Environment & Energy
In reply to the discussion: CBS News: GM grass linked to Texas cattle deaths [View all]TexasProgresive
(12,729 posts)1) Tifton 85 is not genetically modified but an F-1 hybrid.
Tifton 85 is the best of many F1 hybrids between PI 290884 from South Africa and Tifton 68, a highly digestible but cold susceptible hybrid that was released in 1983. Tifton 85 is a sterile pentaploid. Except for Tifton 68, it is taller, has larger stems, broader leaves and a darker green color than other bermudagrass hybrids. Tifton 85 has large rhizomes (though many fewer than Coastal and Tifton 44), crowns, and very large, rapidly spreading stolons.
http://www.tifton.uga.edu/fat/tifton85.htm
2) The calves died from prussic acid poisoning which has not happened with Tifton 85 before but is common in some other grasses.
Prussic acid, also called hydrocyanic (HCN), normally is not present in plants. However, several common plants can accumulate large quantities of cyanogenetic glycoside. When plant cells are damaged by wilting, frosting or stunting, the glycoside degrades to form free HCN. Conditions in the rumen also favor degradation of the glycoside to free HCN. Thus plants that contain the glycoside have the potential to cause HCN toxicity when consumed by ruminants.
In Colorado, plants most likely to cause HCN poisoning are sorghums. The potential is greatest for johnsongrass and least for true sudans. Other materials with HCN potential include white clover, vetch seed and chokecherry.
http://www.ext.colostate.edu/pubs/livestk/01612.html
"Thursday, June 21, 2012
Potential Toxicity Issues with Tifton 85 Bermudagrass
From Dr. Larry Redmon, Extension Forage Specialist:
Recently, 15 head of Corriente roping calves died as a result of prussic acid poisoning in Bastrop cattle in a clean field of Tifton 85 bermudagrass. While this has never been reported before, results of analyses of rumen contents and the fresh forage confirmed death was due to prussic acid poisoning. Forage specialists and researchers here and the vet diagnostic lab at first denied the possibility of this. Even the researchers and breeders at USDA-ARS Tifton, GA, doubted the findings, but after multiple site visits, multiple forage analyses, and DNA analysis of plants from several fields from several environments across Texas, we can come to only one conclusion the death of the cattle was indeed due to prussic acid poisoning.

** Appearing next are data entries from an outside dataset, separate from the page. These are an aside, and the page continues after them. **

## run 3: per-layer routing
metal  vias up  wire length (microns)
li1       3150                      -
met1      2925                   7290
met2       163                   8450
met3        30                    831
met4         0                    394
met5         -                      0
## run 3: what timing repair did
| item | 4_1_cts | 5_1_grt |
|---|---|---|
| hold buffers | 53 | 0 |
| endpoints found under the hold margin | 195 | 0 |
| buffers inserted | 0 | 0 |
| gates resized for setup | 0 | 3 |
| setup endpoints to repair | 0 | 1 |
### config.mk
export PLATFORM = sky130hd
export DESIGN_NAME = dcch_handler
export DESIGN_NICKNAME = d
export VERILOG_FILES = /design/src/dcch_pkg.sv /design/src/dcch_handler.sv
export SDC_FILE = /design/constraint.sdc
export NUM_CORES = 1
export LEC_CHECK = 0
export BUFFER_PORTS_ARGS = -buffer_cell sky130_fd_sc_hd__buf_2
export CELL_PAD_IN_SITES_DETAIL_PLACEMENT = 0
export CELL_PAD_IN_SITES_GLOBAL_PLACEMENT = 1
export CORE_UTILIZATION = 40
export DETAILED_ROUTE_END_ITERATION = 7
export PLACE_DENSITY = 0.71
export SKIP_CTS_REPAIR_TIMING = 1
export SYNTH_ARGS = -nofsm -noshare
export SYNTH_HDL_FRONTEND = slang
export SYNTH_SLANG_ARGS = --single-unit
### constraint.sdc
create_clock -name clk_i -period 2.74 [get_ports clk_i]
set_clock_uncertainty 0.1 [all_clocks]
set_input_delay 0.274 -clock clk_i [delete_from_list [all_inputs] [get_ports clk_i]]
set_output_delay 0.274 -clock clk_i [all_outputs]
set_load 0.02 [all_outputs]
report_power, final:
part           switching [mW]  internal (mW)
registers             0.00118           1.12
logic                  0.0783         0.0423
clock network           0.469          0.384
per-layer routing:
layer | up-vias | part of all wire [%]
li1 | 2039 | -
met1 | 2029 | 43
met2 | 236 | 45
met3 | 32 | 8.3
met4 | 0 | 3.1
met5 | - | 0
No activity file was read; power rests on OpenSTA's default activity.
`src/verilog/ihcp_pkg.sv`:
```
// Purpose: Shared constants and types of the serial host control port.
// Assumes: Byte-wide transfers, 7-bit bus address.
// Notes: Strap levels that select serial mode are set here.
package ihcp_pkg;

   localparam int IHCP_BYTE_W = 8;
   localparam int IHCP_ADDR_W = 7;
   localparam int IHCP_FIFO_DEPTH = 16;
   localparam logic [2:0] IHCP_BIT_LAST = 3'h7;
   localparam logic [6:0] IHCP_OWN_ADDR_RST = 7'h00;
   localparam logic IHCP_CHECK_EN_RST = 1'b1;
   localparam logic IHCP_SERIAL_OE_LEVEL = 1'b1;
   localparam logic IHCP_SERIAL_WR_LEVEL = 1'b1;
   localparam logic [1:0] IHCP_STRAP_WAIT = 2'h3;
   localparam logic [7:0] IHCP_IDLE_BYTE = 8'hFF;

   typedef enum logic [2:0] {
      IHCP_IDLE     = 3'b000,
      IHCP_ADDR     = 3'b001,
      IHCP_ADDR_ACK = 3'b010,
      IHCP_WR_DATA  = 3'b011,
      IHCP_WR_ACK   = 3'b100,
      IHCP_RD_DATA  = 3'b101,
      IHCP_RD_ACK   = 3'b110,
      IHCP_IGNORE   = 3'b111
   } ihcp_phase_t;

   typedef struct packed {
      logic [2:0] scl_sync;
      logic [2:0] sda_sync;
      logic [2:0] oe_sync;
      logic [2:0] wr_sync;
      logic [2:0] boot_sync;
      logic scl_f;
      logic sda_f;
      logic [1:0] strap_cnt;
      logic strap_done;
      logic serial_mode;
      logic autoload_req;
      logic [6:0] own_addr;
      logic check_en;
      ihcp_phase_t phase;
      logic [2:0] bit_cnt;
      logic [7:0] shreg;
      logic is_read;
      logic ack_en;
      logic ack_rise;
      logic sda_drv;
      logic loaded;
      logic hold_rel;
      logic req_drv;
   } ihcp_regs_t;

   // Link synchronisers start at the idle high level so no false edge follows reset
   localparam ihcp_regs_t IHCP_REGS_RST = '{
      scl_sync: 3'h7,
      sda_sync: 3'h7,
      own_addr: IHCP_OWN_ADDR_RST,
      check_en: IHCP_CHECK_EN_RST,
      phase: IHCP_IDLE,
      scl_f: 1'b1,
      sda_f: 1'b1,
      default: '0
   };

endpackage

```
`src/verilog/ihcp_fifo.sv`:
```
// Purpose: Receive FIFO between the serial port and the DSP side.
// Assumes: DEPTH is a power of two.
// Notes: Read data come out of a register; one word of look-ahead.
`timescale 1ns/100ps
module ihcp_fifo #(
   parameter int WIDTH = 8,
   parameter int DEPTH = 16
) (
   // Clock and reset
   input wire logic clk_in,
   input wire logic reset_in,
   input wire logic ce_in,
   // Fill side
   input wire logic [WIDTH-1:0] in_data_in,
   input wire logic in_valid_in,
   output logic in_ready_out,
   // Drain side
   output logic [WIDTH-1:0] out_data_out,
   output logic out_valid_out,
   input wire logic out_ready_in
);
   localparam int AW = $clog2(DEPTH);

   typedef struct packed {
      logic [DEPTH-1:0][WIDTH-1:0] mem;
      logic [AW-1:0] wr_ptr;
      logic [AW-1:0] rd_ptr;
      logic [AW:0] count;
      logic [WIDTH-1:0] out_data;
      logic out_valid;
   } ihcp_fifo_t;

   ihcp_fifo_t q;
   ihcp_fifo_t d;
   logic push;
   logic pop;

   assign in_ready_out = q.count < (AW+1)'(DEPTH);
   assign out_data_out = q.out_data;
   assign out_valid_out = q.out_valid;

   always_comb begin
      d = q;
      push = in_valid_in && in_ready_out;
      pop = (q.count != '0) && (!q.out_valid || out_ready_in);
      if (out_ready_in && q.out_valid) begin
         d.out_valid = 1'b0;
      end
      if (push) begin
         d.mem[q.wr_ptr] = in_data_in;
         d.wr_ptr = q.wr_ptr + 1'b1;
      end
      if (pop) begin
         d.out_data = q.mem[q.rd_ptr];
         d.out_valid = 1'b1;
         d.rd_ptr = q.rd_ptr + 1'b1;
      end
      if (push && !pop) begin
         d.count = q.count + 1'b1;
      end else if (pop && !push) begin
         d.count = q.count - 1'b1;
      end
   end

   always_ff @(posedge clk_in) begin
      if (reset_in) begin
         q <= '0;
      end else if (ce_in) begin
         q <= d;
      end
   end

endmodule

```
`src/verilog/ihcp_top.sv`:
```
// Purpose: Two-wire slave control port: host writes bytes in, reads bytes out on request.
// Assumes: Serial clock and data are sampled by clk_in; host clocks far slower than clk_in.
// Notes: Data pin and request pin are open drain, each as output plus active-low enable.
`timescale 1ns/100ps
module ihcp_top
   import ihcp_pkg::*;
#(
   parameter int FIFO_DEPTH = IHCP_FIFO_DEPTH
) (
   // Clock, reset, enable
   input wire logic clk_in,
   input wire logic reset_in,
   input wire logic ce_in,
   // Serial link
   input wire logic serial_ctrl_clock_in,
   input wire logic serial_ctrl_data_io_in,
   output logic serial_ctrl_data_io_out,
   output logic serial_ctrl_data_io_oe_n_out,
   // Read request pin
   output logic host_read_request_n_out,
   output logic host_read_request_n_oe_n_out,
   // Straps and autoload
   input wire logic mode_strap_output_enable_in,
   input wire logic mode_strap_write_strobe_in,
   input wire logic autoload_select_n_in,
   input wire logic autoload_done_in,
   output logic serial_mode_out,
   output logic autoload_active_out,
   // Address configuration
   input wire logic cfg_write_in,
   input wire logic cfg_check_en_in,
   input wire logic [IHCP_ADDR_W-1:0] cfg_addr_in,
   // Received bytes toward the DSP
   output logic [IHCP_BYTE_W-1:0] rx_data_out,
   output logic rx_valid_out,
   input wire logic rx_ready_in,
   // Outbound bytes from the DSP
   input wire logic [IHCP_BYTE_W-1:0] tx_data_in,
   input wire logic tx_valid_in,
   output logic tx_ready_out
);

   ihcp_regs_t q;
   ihcp_regs_t d;

   logic [1:0] scl_edge;
   logic [1:0] sda_edge;
   logic scl_rise;
   logic scl_fall;
   logic sda_rise;
   logic sda_fall;
   logic bus_start;
   logic bus_stop;
   logic port_on;
   logic do_load;
   logic tx_take;
   logic push;
   logic [IHCP_BYTE_W-1:0] rx_byte;
   logic fifo_ready;

   // Settled edge of a three-stage synchronised input: {rise, fall}
   function automatic logic [1:0] edge_of(input logic [2:0] s, input logic f);
      logic agree;
      agree = s[1] == s[2];
      edge_of = {agree & s[2] & ~f, agree & ~s[2] & f};
   endfunction

   function automatic logic addr_match(input logic [6:0] rx, input logic [6:0] own, input logic chk);
      addr_match = !chk || (rx == own);
   endfunction

   assign scl_edge = edge_of(q.scl_sync, q.scl_f);
   assign sda_edge = edge_of(q.sda_sync, q.sda_f);
   assign scl_rise = scl_edge[1];
   assign scl_fall = scl_edge[0];
   assign sda_rise = sda_edge[1];
   assign sda_fall = sda_edge[0];

   assign bus_start = sda_fall && q.scl_f && !scl_fall;
   assign bus_stop = sda_rise && q.scl_f && !scl_fall;

   assign port_on = q.strap_done && q.serial_mode && !q.autoload_req;

   assign rx_byte = {q.shreg[6:0], q.sda_f};

   always_comb begin
      d = q;
      do_load = 1'b0;
      tx_take = 1'b0;
      push = 1'b0;

      d.scl_sync = {q.scl_sync[1:0], serial_ctrl_clock_in};
      d.sda_sync = {q.sda_sync[1:0], serial_ctrl_data_io_in};
      d.oe_sync = {q.oe_sync[1:0], mode_strap_output_enable_in};
      d.wr_sync = {q.wr_sync[1:0], mode_strap_write_strobe_in};
      d.boot_sync = {q.boot_sync[1:0], autoload_select_n_in};
      if (scl_rise || scl_fall) begin
         d.scl_f = q.scl_sync[2];
      end
      if (sda_rise || sda_fall) begin
         d.sda_f = q.sda_sync[2];
      end

      // straps caught once after reset release
      if (!q.strap_done) begin
         if (q.strap_cnt != IHCP_STRAP_WAIT) begin
            d.strap_cnt = q.strap_cnt + 1'b1;
         end else if (q.oe_sync[1] == q.oe_sync[2] && q.wr_sync[1] == q.wr_sync[2]
                      && q.boot_sync[1] == q.boot_sync[2]) begin
            d.strap_done = 1'b1;
            d.serial_mode = (q.oe_sync[2] == IHCP_SERIAL_OE_LEVEL) && (q.wr_sync[2] == IHCP_SERIAL_WR_LEVEL);
            d.autoload_req = !q.boot_sync[2] && d.serial_mode;
         end
      end else if (autoload_done_in) begin
         d.autoload_req = 1'b0;
      end

      if (cfg_write_in) begin
         d.own_addr = cfg_addr_in;
         d.check_en = cfg_check_en_in;
      end

      if (!port_on) begin
         d.phase = IHCP_IDLE;
         d.sda_drv = 1'b0;
         d.loaded = 1'b0;
         d.hold_rel = 1'b0;
      end else if (bus_start) begin
         d.phase = IHCP_ADDR;
         d.bit_cnt = '0;
         d.sda_drv = 1'b0;
         d.ack_rise = 1'b0;
         d.loaded = 1'b0;
         d.hold_rel = 1'b0;
      end else if (bus_stop) begin
         d.phase = IHCP_IDLE;
         d.sda_drv = 1'b0;
         d.ack_rise = 1'b0;
         d.loaded = 1'b0;
         d.hold_rel = 1'b0;
      end else begin
         case (q.phase)
            IHCP_ADDR, IHCP_WR_DATA: begin
               // bits shifted in on rising serial clock
               if (scl_rise) begin
                  d.shreg = rx_byte;
                  d.bit_cnt = q.bit_cnt + 1'b1;
                  if (q.bit_cnt == IHCP_BIT_LAST) begin
                     d.ack_rise = 1'b0;
                     if (q.phase == IHCP_ADDR) begin
                        if (addr_match(rx_byte[7:1], q.own_addr, q.check_en)) begin
                           d.phase = IHCP_ADDR_ACK;
                           d.ack_en = 1'b1;
                           d.is_read = rx_byte[0];
                        end else begin
                           d.phase = IHCP_IGNORE;
                        end
                     end else begin
                        // a whole byte goes to the FIFO only if it has room, else no acknowledge
                        d.phase = IHCP_WR_ACK;
                        d.ack_en = fifo_ready;
                        push = fifo_ready;
                     end
                  end
               end
            end
            IHCP_ADDR_ACK, IHCP_WR_ACK: begin
               if (scl_fall && !q.ack_rise) begin
                  // acknowledge held low for one serial clock
                  d.sda_drv = q.ack_en;
               end
               if (scl_rise) begin
                  d.ack_rise = 1'b1;
               end
               if (scl_fall && q.ack_rise) begin
                  d.sda_drv = 1'b0;
                  d.ack_rise = 1'b0;
                  d.bit_cnt = '0;
                  // read data only after address acknowledge
                  if (q.phase == IHCP_ADDR_ACK && q.is_read) begin
                     do_load = 1'b1;
                  end else begin
                     // a refused byte may simply be sent again
                     d.phase = IHCP_WR_DATA;
                  end
               end
            end
            IHCP_RD_DATA: begin
               // next bit placed on falling serial clock
               if (scl_fall) begin
                  d.shreg = {q.shreg[6:0], 1'b1};
                  d.sda_drv = !q.shreg[6];
               end
               if (scl_rise) begin
                  d.bit_cnt = q.bit_cnt + 1'b1;
                  if (q.bit_cnt == IHCP_BIT_LAST) begin
                     d.phase = IHCP_RD_ACK;
                     d.ack_rise = 1'b0;
                     d.loaded = 1'b0;
                     d.hold_rel = !tx_valid_in;
                  end
               end
            end
            IHCP_RD_ACK: begin
               if (scl_fall && !q.ack_rise) begin
                  // host owns the line for its acknowledge
                  d.sda_drv = 1'b0;
               end
               if (scl_rise) begin
                  d.ack_rise = 1'b1;
                  d.ack_en = !q.sda_f;
                  // hold ends at acknowledge rising edge
                  d.hold_rel = 1'b0;
               end
               if (scl_fall && q.ack_rise) begin
                  d.ack_rise = 1'b0;
                  d.bit_cnt = '0;
                  // host keeps reading while it acknowledges
                  if (q.ack_en) begin
                     do_load = 1'b1;
                  end else begin
                     d.phase = IHCP_IGNORE;
                  end
               end
            end
            IHCP_IDLE, IHCP_IGNORE: begin
               d.sda_drv = 1'b0;
            end
            default: begin
               d.phase = IHCP_IDLE;
               d.sda_drv = 1'b0;
            end
         endcase
      end

      if (do_load) begin
         d.phase = IHCP_RD_DATA;
         if (tx_valid_in) begin
            d.shreg = tx_data_in;
            d.loaded = 1'b1;
            tx_take = ce_in;
         end else begin
            d.shreg = IHCP_IDLE_BYTE;
            d.loaded = 1'b0;
         end
         // one line, the port drives only zeros
         d.sda_drv = !d.shreg[7];
      end

      // request low while outbound data waits
      d.req_drv = port_on && !d.hold_rel && (d.loaded || tx_valid_in);
   end

   always_ff @(posedge clk_in) begin
      if (reset_in) begin
         q <= IHCP_REGS_RST;
      end else if (ce_in) begin
         q <= d;
      end
   end

   ihcp_fifo #(
      .WIDTH(IHCP_BYTE_W),
      .DEPTH(FIFO_DEPTH)
   ) u_rx_fifo (
      .clk_in(clk_in),
      .reset_in(reset_in),
      .ce_in(ce_in),
      .in_data_in(rx_byte),
      .in_valid_in(push && ce_in),
      .in_ready_out(fifo_ready),
      .out_data_out(rx_data_out),
      .out_valid_out(rx_valid_out),
      .out_ready_in(rx_ready_in)
   );

   assign serial_ctrl_data_io_out = 1'b0;
   assign serial_ctrl_data_io_oe_n_out = !q.sda_drv;
   assign host_read_request_n_out = 1'b0;
   assign host_read_request_n_oe_n_out = !q.req_drv;
   assign serial_mode_out = q.strap_done && q.serial_mode;
   assign autoload_active_out = q.autoload_req;
   assign tx_ready_out = tx_take;

endmodule

```
`config.mk`:
```
export PLATFORM = sky130hd
export DESIGN_NAME = ihcp_top
export DESIGN_NICKNAME = d
export VERILOG_FILES = /design/src/verilog/ihcp_pkg.sv /design/src/verilog/ihcp_fifo.sv /design/src/verilog/ihcp_top.sv
export SDC_FILE = /design/constraint.sdc
export NUM_CORES = 1
export LEC_CHECK = 0
export ABC_AREA = 0
export BUFFER_PORTS_ARGS = -buffer_cell sky130_fd_sc_hd__buf_2
export CAP_MARGIN = 20
export CELL_PAD_IN_SITES_DETAIL_PLACEMENT = 0
export CELL_PAD_IN_SITES_GLOBAL_PLACEMENT = 1
export CORE_ASPECT_RATIO = 0.75
export CORE_MARGIN = 3
export CORE_UTILIZATION = 31
export CTS_BUF_LIST = sky130_fd_sc_hd__clkbuf_4 sky130_fd_sc_hd__clkbuf_8
export DETAILED_ROUTE_END_ITERATION = 8
export GPL_TIMING_DRIVEN = 0
export PLACE_DENSITY_LB_ADDON = 0.05
export SLEW_MARGIN = 10
export SYNTH_ARGS = -nofsm -noshare
export SYNTH_HDL_FRONTEND = slang
export SYNTH_SLANG_ARGS = --single-unit
```
`constraint.sdc`:
```
create_clock -name clk_in -period 6.2 [get_ports clk_in]
set_clock_uncertainty 0.1 [all_clocks]
set_input_delay 0.62 -clock clk_in [delete_from_list [all_inputs] [get_ports clk_in]]
set_output_delay 0.62 -clock clk_in [all_outputs]
set_load 0.05 [all_outputs]
```
Word-level counts from Yosys, hierarchy flattened. Index checks and enable logic that the tools add are counted.

Register bits: 200. Output and inout bits: 16. Logic and storage cells: 280. Input bits: 28.

Reduce and logical (&&, ||, !) cells: 71. Equality and inequality tests: 50. Multiplexer cells: 89. Bitwise gates (word level): 16. $add $sub $neg: 6. $lt $le $gt $ge: 4.

Operators with widths (count): $bwmux 128 (1); $mux 17 (5); $ne 6x6->1 const B (12); $mux 8 (5); $mux 3 (13); $mux 1 (33); $bmux 8 s4 (1); $demux 8 s4 (1); $mux 6 (5); $ne 5x5->1 const B (6); $reduce_and 9->1 (3); $ne 4x4->1 const B (6); $pmux 6 s4 (1); $logic_and 1x1->1 (22); $mux 2 (10); $ne 8x3->1 const B (2); $pmux 8 s2 (1); $eq 3x3->1 const B (5); $logic_not 1->1 (15); $reduce_and 2->1 (7); $mux 13 (1); $lt 4x5->1 const B (2); $mux 10 (1); $mux 5 (2); other kinds (36) (76).

Longest topological paths before layout. Gate-level depths: netlist of the first run.

Depth after elaboration: 17. Gate-level depth with buffers: 15. Mapped depth without buffers: 13.

By module. From an unflattened synthesis of the first run, not the netlist that was laid out.

Cells, all modules: 1106. Area total of the unflattened synthesis: 9494.1 um2.

By module, submodules not included: ihcp_fifo (sequential area each 3002.9 um2, cells an instance 775, area an instance 6796.5 um2, instances 1); ihcp_top (sequential area each 1001.0 um2, cells an instance 331, area an instance 2697.6 um2, instances 1).

Least setup slack after synthesis of the first run. No wires, ideal clock.

Kind: reg-to-output. Start: register q[31] in the netlist's numbering. End: output tx_ready_out. Buffers on the path: 1. Arrival: 2704 ps. Data required time: 5480 ps. Setup slack: 2776 ps. Cell stages (with the launch flop): 5. Cell sequence: dfxtp_1 and2_1 nand2b_1 buf_2 nor4_1.

Cells in the longest elaborated chain, start to end: 4.

RTL lines: start, declared (line ihcp_top.sv:43) `ihcp_regs_t q;`; start signal, assigned (line ihcp_top.sv:256) `q <= IHCP_REGS_RST;`; start signal, assigned (line ihcp_top.sv:258) `q <= d;`; $logic_and 1x1->1; via serial_mode_out (line ihcp_top.sv:27) `output logic serial_mode_out,`; $logic_and 1x1->1 (line ihcp_top.sv:82) `assign port_on = q.strap_done && q.serial_mode && !q.autoload_req;`; $mux 1 (line ihcp_top.sv:123) `if (!port_on) begin`; $mux 1 (line ihcp_top.sv:236) `if (do_load) begin`; end, declared (line ihcp_top.sv:40) `output logic tx_ready_out`.

The timed path passes the listed nets, and every way through them passes these cells.

Worst setup path after layout of the first run.
Start: register q (netlist bit d[50]). End: register u_rx_fifo.q[13] in the netlist's numbering.

Cells in the longest elaborated chain, start to end: 14. Elaborated cells on any way between the ends: 21. Classes of those cells: eq/ne: 1; mux: 6; bitwise: 4; reduce/logical: 10.

RTL lines: $eq 1x1->1 (*) (line ihcp_top.sv:64) `agree = s[1] == s[2];`; $and 1x1->1 (2 in series) (line ihcp_top.sv:65) `edge_of = {agree & s[2] & ~f, agree & ~s[2] & f};`; $mux 1 / $logic_not 1->1 (equally long branches) (line ihcp_top.sv:145, ihcp_top.sv:79, ihcp_top.sv:80); $mux 1 / $logic_and 1x1->1 (equally long branches) (line ihcp_top.sv:142, ihcp_top.sv:80); $mux 1 (line ihcp_top.sv:135) `end else if (bus_stop) begin`; $mux 1 (*) (line ihcp_top.sv:128) `end else if (bus_start) begin`; $mux 1 (*) (line ihcp_top.sv:123); $logic_and 1x1->1 (*) (line ihcp_top.sv:270) `.in_valid_in(push && ce_in),`; $logic_and 1x1->1 (*) (line ihcp_fifo.sv:44) `push = in_valid_in && in_ready_out;`; $logic_not 1->1 (line ihcp_fifo.sv:60) `end else if (pop && !push) begin`; $logic_and 1x1->1 (line ihcp_fifo.sv:60); $reduce_bool 2->1 (no source line); $reduce_and 2->1 (no source line); end signal, assigned (line ihcp_fifo.sv:67) `q <= '0;`; end signal, assigned (line ihcp_fifo.sv:69) `q <= d;`; end, declared (line ihcp_fifo.sv:33) `ihcp_fifo_t q;`.

Every way passes the cells marked *; elsewhere a longest branch is shown, timed or not. A chain may end at the register's enable or synchronous reset.
$ cat config.mk
export PLATFORM = sky130hd
export DESIGN_NAME = lfcs_regs
export DESIGN_NICKNAME = d
export VERILOG_FILES = /design/src/logic/lfcs_pkg.sv /design/src/logic/lfcs_regs.sv
export SDC_FILE = /design/constraint.sdc
export NUM_CORES = 1
export LEC_CHECK = 0
export BUFFER_PORTS_ARGS = -buffer_cell sky130_fd_sc_hd__buf_2
export CAP_MARGIN = 30
export CORE_AREA = 2 2 168 170
export DETAILED_ROUTE_END_ITERATION = 7
export DIE_AREA = 0 0 170 172
export PLACE_DENSITY = 0.7
export SLEW_MARGIN = 25
export SYNTH_ARGS = -nofsm -noshare
export SYNTH_HDL_FRONTEND = slang
export SYNTH_SLANG_ARGS = --single-unit
$ cat constraint.sdc
create_clock -name clk_sys_i -period 1.5 [get_ports clk_sys_i]
set_input_delay 0.3 -clock clk_sys_i [delete_from_list [all_inputs] [get_ports clk_sys_i]]
set_output_delay 0.3 -clock clk_sys_i [all_outputs]
set_load 0.01 [all_outputs]
**config.mk**
```make
export PLATFORM = sky130hd
export DESIGN_NAME = serdes_config_control
export DESIGN_NICKNAME = d
export VERILOG_FILES = /design/src/serdes_cfg_pkg.sv /design/src/serdes_config_control.sv /design/src/sticky_bit.sv /design/src/sync_detect.sv
export SDC_FILE = /design/constraint.sdc
export NUM_CORES = 1
export LEC_CHECK = 0
export ABC_CLOCK_PERIOD_IN_PS = 4500
export BUFFER_PORTS_ARGS = -buffer_cell sky130_fd_sc_hd__buf_4
export CORE_MARGIN = 1
export CORE_UTILIZATION = 53
export CTS_BUF_LIST = sky130_fd_sc_hd__clkbuf_4 sky130_fd_sc_hd__clkbuf_8 sky130_fd_sc_hd__clkbuf_16
export CTS_CLUSTER_DIAMETER = 30
export DETAILED_ROUTE_END_ITERATION = 8
export HOLD_SLACK_MARGIN = 0.05
export PLACE_DENSITY = 0.7
export SETUP_SLACK_MARGIN = 0.05
export SLEW_MARGIN = 15
export SYNTH_ARGS = -nofsm -noshare
export SYNTH_HDL_FRONTEND = slang
export SYNTH_HIERARCHICAL = 1
export SYNTH_SLANG_ARGS = --single-unit
```
**constraint.sdc**
```tcl
create_clock -name CLK_IN -period 4.5 [get_ports CLK_IN]
set_input_delay 0.675 -clock CLK_IN [delete_from_list [all_inputs] [get_ports CLK_IN]]
set_output_delay 0.675 -clock CLK_IN [all_outputs]
set_load 0.01 [all_outputs]
```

A little background is in order. Tifton 85 bermudagrass was released from the USDA-ARS station at Tifton, GA in 1992 by Dr. Glenn Burton, the same gentleman who gave us Coastal bermudagrass in 1943. One of the parents of Tifton 85, Tifton 68, is a stargrass. Stargrass is in the same genus as bermudagrass (Cynodon) but is a different species (nlemfuensis versus dactylon) than bermudagrass. Stargrass has a pretty high potential for prussic acid formation, depending on variety, but even with that being said, University of Florida researchers at the Ona, FL station have grazed stargrass since 1972 without a prussic acid incident.
http://haysagriculture.blogspot.com/2012/06/potential-toxicity-issues-with-tifton.html
Typical media ignorance of what they are reporting. But Hey! you gotta hype.